Курортный роман Фанни Каплан с братом Ленина в Евпатории

Факт знакомства и даже более того, курортного романа, младшего брата Ленина с Фанни Каплан — той самой роковой женщиной, стрелявшей 30 августа 1918 года в вождя мирового пролетариата — в советское время замалчивали. Такой эпизод из жизни Дмитрия Ильича совершенно не вписывался в «канонизированную» Институтом марксизма-ленинизма биографию семьи Ульяновых. Но прозрачные намёки на эту романтическую историю просачивались в мемуарах революционеров и сохранялись в устных преданиях евпаторийских старожилов. Именно в Евпатории в мае 1917 года пересеклись пути земского врача Дмитрия Ильича Ульянова и амнистированной Временным правительством России от бессрочной каторги Фейги (Фанни) Ройтблат-Каплан.

Дом, в котором жил Дмитрий Ульянов в Евпатории
Дом, в котором жил Дмитрий Ульянов (Евпатория, ул. Дмитрия Ульянова, бывшая Вокзальная)

Революционный сезон любви


Бывший Дом каторжан в Евпатории
Для 28-летней Каплан, которую родные звали Фейгой, а друзья-каторжане — Фанни, поездка в Крым была первой в её жизни.

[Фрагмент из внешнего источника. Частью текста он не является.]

**config.mk**
```make
export PLATFORM = sky130hd
export DESIGN_NAME = antialiased_line_rasterizer_flat
export DESIGN_NICKNAME = d
export VERILOG_FILES = /design/src/alr_pkg.sv /design/src/alr_in_if.sv /design/src/alr_out_if.sv /design/src/antialiased_line_rasterizer.sv /design/src/alr_front.sv /design/src/alr_fifo.sv /design/src/alr_back.sv /design/src/flat_wrapper.sv
export SDC_FILE = /design/constraint.sdc
export NUM_CORES = 2
export LEC_CHECK = 0
export BUFFER_PORTS_ARGS = -buffer_cell sky130_fd_sc_hd__buf_2
export CAP_MARGIN = 30
export CORE_ASPECT_RATIO = 0.75
export CORE_UTILIZATION = 38
export DETAILED_ROUTE_END_ITERATION = 10
export SLEW_MARGIN = 10
export SYNTH_ARGS = -nofsm -noshare
export SYNTH_HDL_FRONTEND = slang
export SYNTH_SLANG_ARGS = --single-unit
```
**constraint.sdc**
```tcl
create_clock -name clk -period 19.35 [get_ports clk]
set_input_delay 1.935 -clock clk [delete_from_list [all_inputs] [get_ports clk]]
set_output_delay 1.935 -clock clk [all_outputs]
set_load 0.005 [all_outputs]
```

Она как политическая узница, пострадавшая от царского режима, получила от профсоюза социалистов-революционеров путёвку в евпаторийский санаторий — Дом каторжан (на фото). Десять лет в Акатуйской тюрьме (625 км от Читы) с работами на свинцово-серебряных рудниках существенно сказались на её здоровье — переболела туберкулёзом, ухудшилось зрение. В приёмном отделении Дома каторжан она впервые увидела доктора Ульянова — уездного врача, курировавшего это заведение. Дмитрий Ильич к тому времени уже шесть лет проживал в Крыму. Сначала он практиковал в Феодосийском уезде, а после Февральской революции поменялся местами службы с евпаторийским санитарным врачом С. И. Крыловым.

— О близких отношениях Фанни Каплан и Дмитрия Ильича я впервые услышал и осознанно воспринял эту информацию где-то году в 68-м, в застольных беседах своего деда — лётчика, полковника ВВС, лично знакомого с Василием Сталиным и Амет-ханом Султаном, — рассказывает евпаторийский краевед и экскурсовод Павел Хорошко. — У нас дома часто собирались его друзья — евпаторийская элита того времени: старые большевики, офицеры, интеллигенты, из которых почти всем пришлось пройти сталинские лагеря. Я никогда не сомневался в достоверности этого факта, потому что и без этих рассказов о романе Каплан и Ульянова у нас в городе в 50–60-х годах уже прошлого века сохранялось немало устных свидетельств других очевидцев. По понятным причинам тогда никто не решился бы эти истории записать и оставить для потомков на бумаге. В СССР в те годы людей за анекдоты сажали, а тут — по-настоящему крамольная история с упоминанием имени младшего брата вождя!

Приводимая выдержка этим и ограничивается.